# Downloading Clips from the MusicCaps Dataset

In this notebook, we see how you can use `yt-dlp` to download clips from the [MusicCaps](https://huggingface.co/datasets/google/MusicCaps) dataset from Google. The MusicCaps dataset contains music and their associated text captions. You could use a dataset like this to train a text-to-audio generation model 😉.

Once we've downloaded the clips, we'll explore them using a [Gradio](https://gradio.app/) interface.

If you like this notebook:

  - consider giving the [repo](https://github.com/nateraw/download-musiccaps-dataset) a star ⭐️
  - consider following me on Github [@nateraw](https://github.com/nateraw)

In [1]:
%%capture
! pip install datasets[audio] yt-dlp

# For the interactive interface we'll need gradio
! pip install gradio

In [2]:
import subprocess
import os
from pathlib import Path

from datasets import load_dataset, Audio


def download_clip(
    video_identifier,
    output_filename,
    start_time,
    end_time,
    tmp_dir='/tmp/musiccaps',
    num_attempts=5,
    url_base='https://www.youtube.com/watch?v='
):
    status = False

    command = f"""
        yt-dlp --quiet --no-warnings -x --audio-format wav -f bestaudio -o "{output_filename}" --download-sections "*{start_time}-{end_time}" {url_base}{video_identifier}
    """.strip()

    attempts = 0
    while True:
        try:
            output = subprocess.check_output(command, shell=True,
                                                stderr=subprocess.STDOUT)
        except subprocess.CalledProcessError as err:
            attempts += 1
            if attempts == num_attempts:
                return status, err.output
        else:
            break

    # Check if the video was successfully saved.
    status = os.path.exists(output_filename)
    return status, 'Downloaded'


def main(
    data_dir: str,
    sampling_rate: int = 44100,
    limit: int = None,
    num_proc: int = 1,
    writer_batch_size: int = 1000,
):
    """
    Download the clips within the MusicCaps dataset from YouTube.
    Args:
        data_dir: Directory to save the clips to.
        sampling_rate: Sampling rate of the audio clips.
        limit: Limit the number of examples to download.
        num_proc: Number of processes to use for downloading.
        writer_batch_size: Batch size for writing the dataset. This is per process.
    """

    ds = load_dataset('google/MusicCaps', split='train')
    if limit is not None:
        print(f"Limiting to {limit} examples")
        ds = ds.select(range(limit))

    data_dir = Path(data_dir)
    data_dir.mkdir(exist_ok=True, parents=True)

    def process(example):
        outfile_path = str(data_dir / f"{example['ytid']}.wav")
        status = True
        if not os.path.exists(outfile_path):
            status = False
            status, log = download_clip(
                example['ytid'],
                outfile_path,
                example['start_s'],
                example['end_s'],
            )

        example['audio'] = outfile_path
        example['download_status'] = status
        return example

    return ds.map(
        process,
        num_proc=num_proc,
        writer_batch_size=writer_batch_size,
        keep_in_memory=False
    ).cast_column('audio', Audio(sampling_rate=sampling_rate))

## Load the Dataset

Here we are limiting to the first 32 examples. Since Colab is constrained to 2 cores, downloading the whole dataset here would take hours.

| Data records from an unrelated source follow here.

<file path="src/rtl/uart_echo_ctrl.sv">
// Loopback controller: pops a word from the UART RX FIFO and pushes it to the TX FIFO.
// Optional ASCII lower-to-upper transform when UART_ECHO_UPCASE_EN is defined.
//
// state  | meaning
// IDLE   | waiting for enable and a non-empty RX FIFO
// HOLD   | word popped, waiting for TX space (or stall timeout)
// PUSH   | push strobe issued, returning to IDLE
module uart_echo_ctrl #(
    parameter int DBIT    = 8,
    parameter int CNT_W   = 16,
    parameter int TIMEOUT = 0,
    parameter int TO_W    = 16
) (
    input  logic              i_clk,
    input  logic              i_reset,
    input  logic              i_enable,
    input  logic              rx_empty,
    input  logic [DBIT-1:0]   r_data,
    input  logic              tx_full,
    output logic              rd_uart,
    output logic              wr_uart,
    output logic [DBIT-1:0]   w_data,
    output logic              o_busy,
    output logic              o_drop,
    output logic [CNT_W-1:0]  o_echo_cnt,
    output logic [CNT_W-1:0]  o_drop_cnt
);

    localparam logic [1:0] S_IDLE = 2'd0;
    localparam logic [1:0] S_HOLD = 2'd1;
    localparam logic [1:0] S_PUSH = 2'd2;

    logic [1:0]       r_state;
    logic [DBIT-1:0]  r_data_reg;
    logic [TO_W-1:0]  r_stall;
    logic             r_rd;
    logic             r_wr;
    logic [DBIT-1:0]  r_w_data;
    logic             r_busy;
    logic             r_drop;
    logic [CNT_W-1:0] r_echo_cnt;
    logic [CNT_W-1:0] r_drop_cnt;

    logic [DBIT-1:0]  w_xform;
    logic             w_stall_hit;

`ifdef UART_ECHO_UPCASE_EN
    localparam logic [DBIT-1:0] LC_LO    = DBIT'(32'h61);
    localparam logic [DBIT-1:0] LC_HI    = DBIT'(32'h7A);
    localparam logic [DBIT-1:0] CASE_BIT = DBIT'(32'h20);

    always_comb begin
        w_xform = r_data_reg;
        if (DBIT == 8) begin
            if (r_data_reg >= LC_LO && r_data_reg <= LC_HI)
                w_xform = r_data_reg & ~CASE_BIT;
        end
    end
`else
    always_comb begin
        w_xform = r_data_reg;
    end
`endif

    // TIMEOUT of zero disables dropping entirely.
    assign w_stall_hit = (TIMEOUT > 0) && (r_stall == TO_W'(TIMEOUT - 1));

    always_ff @(posedge i_clk) begin
        if (i_reset) begin
            r_state    <= S_IDLE;
            r_data_reg <= '0;
            r_stall    <= '0;
            r_rd       <= 1'b0;
            r_wr       <= 1'b0;
            r_w_data   <= '0;
            r_busy     <= 1'b0;
            r_drop     <= 1'b0;
            r_echo_cnt <= '0;
            r_drop_cnt <= '0;
        end else begin
            r_rd   <= 1'b0;
            r_wr   <= 1'b0;
            r_drop <= 1'b0;
            case (r_state)
                S_IDLE: begin
                    if (i_enable && !rx_empty) begin
                        r_data_reg <= r_data;
                        r_rd       <= 1'b1;
                        r_busy     <= 1'b1;
                        r_state    <= S_HOLD;
                    end
                end
                S_HOLD: begin
                    if (!tx_full) begin
                        r_w_data   <= w_xform;
                        r_wr       <= 1'b1;
                        r_echo_cnt <= r_echo_cnt + 1'b1;
                        r_stall    <= '0;
                        r_state    <= S_PUSH;
                    end else if (w_stall_hit) begin
                        r_drop     <= 1'b1;
                        r_drop_cnt <= r_drop_cnt + 1'b1;
                        r_stall    <= '0;
                        r_busy     <= 1'b0;
                        r_state    <= S_IDLE;
                    end else begin
                        r_stall <= r_stall + 1'b1;
                    end
                end
                S_PUSH: begin
                    r_busy  <= 1'b0;
                    r_state <= S_IDLE;
                end
                default: begin
                    r_busy  <= 1'b0;
                    r_state <= S_IDLE;
                end
            endcase
        end
    end

    assign rd_uart    = r_rd;
    assign wr_uart    = r_wr;
    assign w_data     = r_w_data;
    assign o_busy     = r_busy;
    assign o_drop     = r_drop;
    assign o_echo_cnt = r_echo_cnt;
    assign o_drop_cnt = r_drop_cnt;

endmodule

</file>
`src/rtl/alu_arbiter_32.sv`:
```
// Round-robin arbiter/sequencer sharing one alu_32 between two requesters.
// Holds the ALU operands for the op's occupancy time and registers the result.
module alu_arbiter_32 #(
  parameter int unsigned MUL_CYC = 4,
  parameter int unsigned DIV_CYC = 8
) (
  input  logic        clk,
  input  logic        reset,
  input  logic        req0_valid,
  output logic        req0_ready,
  input  logic [4:0]  req0_fs,
  input  logic [31:0] req0_s,
  input  logic [31:0] req0_t,
  input  logic [4:0]  req0_sh,
  input  logic        req1_valid,
  output logic        req1_ready,
  input  logic [4:0]  req1_fs,
  input  logic [31:0] req1_s,
  input  logic [31:0] req1_t,
  input  logic [4:0]  req1_sh,
  output logic [4:0]  alu_fs,
  output logic [31:0] alu_s,
  output logic [31:0] alu_t,
  output logic [4:0]  alu_shift,
  input  logic [31:0] alu_y_hi,
  input  logic [31:0] alu_y_lo,
  input  logic [3:0]  alu_nzvc,
  output logic        rsp_valid,
  output logic        rsp_id,
  output logic [31:0] rsp_y_hi,
  output logic [31:0] rsp_y_lo,
  output logic [3:0]  rsp_nzvc,
  output logic        busy
);

  localparam logic [4:0] FS_MUL   = 5'h1E;
  localparam logic [4:0] FS_DIV   = 5'h1F;
  localparam logic [3:0] MUL_LOAD = 4'(MUL_CYC - 1);
  localparam logic [3:0] DIV_LOAD = 4'(DIV_CYC - 1);

  typedef enum logic {ST_IDLE = 1'b0, ST_EXEC = 1'b1} state_t;

  state_t      r_state;
  logic [3:0]  r_count;
  logic        r_last_grant;
  logic        r_op_id;
  logic [4:0]  r_alu_fs;
  logic [4:0]  r_alu_shift;
  logic [31:0] r_alu_s;
  logic [31:0] r_alu_t;
  logic        r_rsp_valid;
  logic        r_rsp_id;
  logic [31:0] r_rsp_y_hi;
  logic [31:0] r_rsp_y_lo;
  logic [3:0]  r_rsp_nzvc;
  logic        r_busy;

  logic        w_idle;
  logic        w_grant;
  logic        w_accept;
  logic [4:0]  w_fs;
  logic [4:0]  w_sh;
  logic [31:0] w_s;
  logic [31:0] w_t;
  logic [3:0]  w_load;

  // Ready is gated by reset so nothing is handed over while reset is held low.
  always_comb begin
    w_idle     = reset && (r_state == ST_IDLE);
    w_grant    = (req0_valid && req1_valid) ? ~r_last_grant : req1_valid;
    req0_ready = w_idle && req0_valid && !w_grant;
    req1_ready = w_idle && req1_valid && w_grant;
    w_accept   = req0_ready || req1_ready;
    w_fs       = w_grant ? req1_fs : req0_fs;
    w_s        = w_grant ? req1_s  : req0_s;
    w_t        = w_grant ? req1_t  : req0_t;
    w_sh       = w_grant ? req1_sh : req0_sh;
    if (w_fs == FS_MUL)      w_load = MUL_LOAD;
    else if (w_fs == FS_DIV) w_load = DIV_LOAD;
    else                     w_load = 4'd0;
  end

  always_ff @(posedge clk) begin
    if (!reset) begin
      r_state      <= ST_IDLE;
      r_count      <= 4'd0;
      r_last_grant <= 1'b1;
      r_op_id      <= 1'b0;
      r_alu_fs     <= 5'd0;
      r_alu_shift  <= 5'd0;
      r_alu_s      <= 32'd0;
      r_alu_t      <= 32'd0;
      r_rsp_valid  <= 1'b0;
      r_rsp_id     <= 1'b0;
      r_rsp_y_hi   <= 32'd0;
      r_rsp_y_lo   <= 32'd0;
      r_rsp_nzvc   <= 4'd0;
      r_busy       <= 1'b0;
    end else begin
      r_rsp_valid <= 1'b0;
      case (r_state)
        ST_IDLE: begin
          if (w_accept) begin
            r_alu_fs     <= w_fs;
            r_alu_s      <= w_s;
            r_alu_t      <= w_t;
            r_alu_shift  <= w_sh;
            r_op_id      <= w_grant;
            r_last_grant <= w_grant;
            r_count      <= w_load;
            r_busy       <= 1'b1;
            r_state      <= ST_EXEC;
          end
        end
        ST_EXEC: begin
          if (r_count != 4'd0) begin
            r_count <= r_count - 4'd1;
          end else begin
            r_rsp_y_hi  <= alu_y_hi;
            r_rsp_y_lo  <= alu_y_lo;
            r_rsp_nzvc  <= alu_nzvc;
            r_rsp_id    <= r_op_id;
            r_rsp_valid <= 1'b1;
            r_busy      <= 1'b0;
            r_state     <= ST_IDLE;
          end
        end
        default: r_state <= ST_IDLE;
      endcase
    end
  end

  assign alu_fs    = r_alu_fs;
  assign alu_s     = r_alu_s;
  assign alu_t     = r_alu_t;
  assign alu_shift = r_alu_shift;
  assign rsp_valid = r_rsp_valid;
  assign rsp_id    = r_rsp_id;
  assign rsp_y_hi  = r_rsp_y_hi;
  assign rsp_y_lo  = r_rsp_y_lo;
  assign rsp_nzvc  = r_rsp_nzvc;
  assign busy      = r_busy;

endmodule
```
`config.mk`:
```
export PLATFORM = sky130hd
export DESIGN_NAME = alu_arbiter_32
export DESIGN_NICKNAME = d
export VERILOG_FILES = /design/src/rtl/alu_arbiter_32.sv
export SDC_FILE = /design/constraint.sdc
export NUM_CORES = 1
export LEC_CHECK = 0
export CAP_MARGIN = 20
export CORE_AREA = 2 2 144 146
export CTS_CLUSTER_DIAMETER = 60
export CTS_CLUSTER_SIZE = 28
export DETAILED_ROUTE_END_ITERATION = 6
export DIE_AREA = 0 0 146 148
export GPL_TIMING_DRIVEN = 1
export PLACE_DENSITY = 0.66
export SYNTH_ARGS = -nofsm -noshare
export SYNTH_HDL_FRONTEND = slang
export SYNTH_SLANG_ARGS = --single-unit
export TNS_END_PERCENT = 5
```
`constraint.sdc`:
```
create_clock -name clk -period 2.9 [get_ports clk]
set_clock_uncertainty 0.1 [all_clocks]
set_input_delay 0.435 -clock clk [delete_from_list [all_inputs] [get_ports clk]]
set_output_delay 0.435 -clock clk [all_outputs]
set_load 0.1 [all_outputs]
```
==> qor.txt <==
Min-delay worst type -> reg -> reg
Post-Syn Instances -> 770
Peak supply drop -> 0.3941 mV
CTS tree -> yes
Fin nets -> 1321
Main combinational cell family by area after synthesis -> simple AND/OR/NAND/NOR gates
Full die area -> 0.02161 mm²
Buf+Inv Stages, Crit Path -> 2
Synth Area in Compound Gates -> 21.57%
Clk_lat worst skew -> 0.41 ns
Initial antenna violation count -> 0
Fill cells -> 1932
YS warnings -> 0
Required @ worst endpoint -> 2.37 ns
CTS Root Cell -> clkbuf_16
Switching power -> 2.594 mW
Final Hold Viols -> 0
Commonest register cell after synthesis -> dfxtp_1
Slew Viols, Final -> 0
# placed instances -> 1351
Post-synth top area share -> 47.59%
Non-Filler Instances -> 1383
XOR/XNOR Fraction of Synth Area -> 0.1370%
Synth Area in Simple Gates -> 24.87%
Internal -> 4.144 mW
Max clock buf depth -> 2
Startpoint types -> input pin
Global-route wire length before repair -> 32770 µm
Number of global-route vias before repair -> 6172
Vias per std cell -> 4.657
Sequential Power Share -> 34.9%
Post-synth EDFFs -> 0
Yosys cell types -> 34
Layout cells sized above 1 -> 17.61%
RSZ-0062 raised after global routing -> false
Area Growth Syn to Fin -> 63.52%
Post-synth net total -> 991
Number of antenna diodes -> 0
Routed WL -> 21100 µm
DRT iter0 DRCs -> 303
Htree depth -> 4
Worst Path Arrival -> 1.69 ns
Max-Cap Viols -> 0
Critical-path maximum fanout -> 5
Setup TNS -> 0 ns
Reg clk slew, reported paths -> 0.06 ns
Post-CTS Repair Setup Buffers -> 0
Logic pwr share -> 33.4%
Pwr/cell area -> 644.4 mW/mm²
Starting Density -> 31.91%
Average wire per standard cell -> 15.26 µm
Sw Share -> 38.50%
DRC errors left -> 0
CTS resizes -> 0
Final min period -> 2.228 ns
Leakage -> 4.906 nW
Cts hold-fix bufs -> 0
Total global routing overflow -> 0
Io pins -> 367
Most frequent cell after synthesis -> nand2_1
Max-slew headroom -> 59.26%
Sink Count -> 152
Period utilisation layout -> 76.84%
Worst stage delay on the critical path -> 0.53 ns
Cell Area, Synth -> 0.006394 mm²
Ys async rst share -> 0%
Top cell family by delay on the critical path -> buffers and inverters
Worst-path cell chain -> clkdlybuf4s50_1, a21bo_2, nor2_1, buf_12
Seq cells post-synth -> 152
Port bufs -> 366
Fmax -> 448.8 MHz
Setup violations, final -> 0
Final GP Congestion -> 0.7548
Num rows -> 52
Mapped Avg Cell Area -> 8.303 µm²
Num CTS Buffers -> 17
Outcome -> complete, no violations
DIE HEIGHT -> 148 µm
CP endpoint kind -> primary output
Post-synthesis sequential area ratio -> 47.59%
Post-synthesis adder-cell area fraction -> 0.1957%
Area leader, netlist -> dfxtp_1
Largest net degree at the start of global routing -> 154
Actual slew at the worst max-slew pin -> 0.6110 ns
Clk pwr share -> 31.7%
Synth area leaders -> dfxtp_1 (48%), nand2_1 (17%), o211a_1 (12%)
Core area -> 0.02004 mm²
Routed vias -> 6441
CP max-delay cell -> clkdlybuf4s50_1
Area occupied by multi-input gates -> 0.003035 mm²
Register area -> 0.003043 mm²
Placed wire-length estimate -> 14600 µm
Overall Global Routing Usage -> 18.86%
Multiplexer share of the synthesized area -> 0.1566%
Setup CP Type -> in -> out
Die span in x -> 146 µm
Antenna viol nets, final -> 0
Pre-antenna DRT Iters -> 5
Commonest cells post-synth -> nand2_1 (291), dfxtp_1 (152), o211a_1 (74)
==> power by group through the flow <==
stage | clock network, mW | logic (mW) | registers, mW
2_1_floorplan | 0 | 0.480 | 3.49
3_3_place_gp | 0 | 2.26 | 2.39
3_5_place_dp | 0 | 2.26 | 2.40
4_1_cts | 2.21 | 2.27 | 2.35
5_1_grt | 2.30 | 2.36 | 2.37
6_report | 2.14 | 2.25 | 2.35
==> flip-flops by register name, summed over array words and instances (netlist names) <==
signal / cells
rsp_nzvc: 4
r_state: 1
rsp_id: 1
r_count: 4
alu_t: 32
r_op_id: 1
rsp_y_lo: 32
busy: 1
alu_s: 32
rsp_valid: 1
r_last_grant: 1
rsp_y_hi: 32
alu_shift: 5
alu_fs: 5
==> worst reg2reg max path, delay by kind of cell, from the launching register on <==
kind                   cells  cell delay [ns]
and+or+nand+nor            2             0.63
buffers and inverters      1             0.33
AOI/OAI and AO/OA          1             0.19
DFF                        1             0.58
==> cells by family (layout without fill, tap and decap cells) <==
family	count (synthesis)	after routing
XOR/XNOR	1	1
adder cells (fa/ha/maj)	1	1
buffers and inverters	69	412
flip-flops	152	152
AND/OR/NAND/NOR	385	385
multiplexers	1	1
AO/OA/AOI/OAI	161	161
==> layout make-up <==
cell class,instances,area share (%)
inverters,4,0.1436
clock inverters,12,1.161
well taps,270,3.231
flip-flops and latches,152,29.10
clock buffers,20,4.272
repair buffers,376,33.05
multi-input cells,549,29.03
==> metrics by stage <==
step                      total power [mW]  setup WS [ns]  cell area, µm²  utilization, %  hold slack (ns)
after floorplan                      3.972         0.1232            6399               -           0.3412
after global placement               4.653         0.6298            9887           49.34           0.3524
after detailed placement             4.660         0.5909            9887           49.34           0.3592
after CTS                            6.830         0.6670           10460           52.17           0.3684
after global routing                 7.026         0.6253           10460           52.17           0.3799
final                                6.737         0.6718           10460           52.17           0.3635
==> path summary, 6_finish.rpt <==
path | endpoint | from | depth (start not counted) | slack [ns]
hold reg to reg | rsp_y_lo[24]$_SDFFE_PN0P_ | rsp_y_lo[24]$_SDFFE_PN0P_ | 2 | 0.36
hold / removal | rsp_y_lo[24]$_SDFFE_PN0P_ | rsp_y_lo[24]$_SDFFE_PN0P_ | 2 | 0.36
setup reg to reg | rsp_y_hi[22]$_SDFFE_PN0P_ | r_state$_SDFF_PN0_ | 4 | 1.00
setup / recovery | req1_ready | req0_valid | 4 | 0.67
==> cell usage in the layout, fill, tap and decap left out, drive strengths merged, types with 6 or more instances in the layout <==
cell type,instances
a21boi,70
buf,158
clkbuf,20
clkdlybuf4s50,218
clkinv,6
dfxtp,152
inv,6
nand2,291
nand3,73
o211a,74
==> routing by layer <==
layer / global-route usage, % / wire [µm] / vias up
met4: 7.087 / 479 / 0
li1: - / - / 3261
met5: 0 / 0 / -
met2: 30.92 / 9898 / 268
met3: 5.926 / 1686 / 28
met1: 23.32 / 9039 / 2884
(Power assumes the default switching activity.)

When running this on your own machine:
  - you can set `limit=None` to download + process the full dataset. Feel free to do that here in Colab, it'll just take a long time.
  - you should increase the `num_proc`, which will speed things up substantially
  - If you run out of memory, try reducing the `writer_batch_size`, as by default, it will keep 1000 examples in memory *per worker*.

In [4]:
ds = main('./music_data', num_proc=2, limit=32)

Limiting to 32 examples


Let's explore the samples using a quick Gradio Interface 🤗

In [5]:
import gradio as gr

def get_example(idx):
    ex = ds[idx]
    return ex['audio']['path'], ex['caption']

gr.Interface(
    get_example,
    inputs=gr.Slider(0, len(ds) - 1, value=0, step=1),
    outputs=['audio', 'textarea'],
    live=True
).launch()

Running on local URL:  http://127.0.0.1:7860

To create a public link, set `share=True` in `launch()`.